The British-Swedish drug firm is cutting to the core to try to offset the impact of generics competition for several key products. The psychosis drug Seroquel IR, which had $4.3 billion in sales in 2011, is slated to lose patent protection in the U.S. in March. The blood pressure pill Atacand is expected to face generics competition in several markets, and the cholesterol medicine Crestor will lose patent protection in Canada.
AstraZeneca says its neuroscience research activities will see the most change. The company is shuttering its R&D site in Montreal and ending R&D activity in Södertälje, Sweden. Instead, a virtual neuroscience unit comprising 40 to 50 AstraZeneca scientists will work outside of the company’s labs, partnering with academic and industry scientists to conduct drug discovery and development.

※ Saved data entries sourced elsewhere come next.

`config.mk`:
```
export PLATFORM = sky130hd
export DESIGN_NAME = spi_top
export DESIGN_NICKNAME = d
export VERILOG_FILES = /design/src/logic/spi_ctrl_pkg.sv /design/src/logic/spi_word_pkg.sv /design/src/logic/spi_sck_if.sv /design/src/logic/spi_top.sv /design/src/logic/spi_master.sv /design/src/logic/spi_sck_gen.sv
export VERILOG_INCLUDE_DIRS = /design/src /design/src/logic
export SDC_FILE = /design/constraint.sdc
export NUM_CORES = 1
export LEC_CHECK = 0
export ABC_AREA = 1
export BUFFER_PORTS_ARGS = -buffer_cell sky130_fd_sc_hd__buf_2
export CAP_MARGIN = 20
export CORE_MARGIN = 4
export CORE_UTILIZATION = 25
export DETAILED_ROUTE_END_ITERATION = 7
export GPL_ROUTABILITY_DRIVEN = 1
export SYNTH_ARGS = -nofsm -noshare
export SYNTH_HDL_FRONTEND = slang
export SYNTH_HIERARCHICAL = 1
export SYNTH_SLANG_ARGS = --single-unit
```
`constraint.sdc`:
```
create_clock -name CLK50MHZ -period 2 [get_ports CLK50MHZ]
set_clock_uncertainty 0.05 [all_clocks]
set_input_delay 0.2 -clock CLK50MHZ [delete_from_list [all_inputs] [get_ports CLK50MHZ]]
set_output_delay 0.2 -clock CLK50MHZ [all_outputs]
set_load 0.02 [all_outputs]
```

AstraZeneca is the latest among the big pharma firms to step away from internal neuroscience research, which has produced few new drugs despite major investments. Novartis recently said it would close its neuroscience facility in Basel, Switzerland, and two years ago GlaxoSmithKline decided to forgo research in areas such as depression and pain.
The fresh round of cuts is on top of the 8,000 jobs, including some 3,500 in R&D, that AstraZeneca said in 2010 it would cut over four years. That move followed the elimination of 15,000 jobs between 2007 and 2009.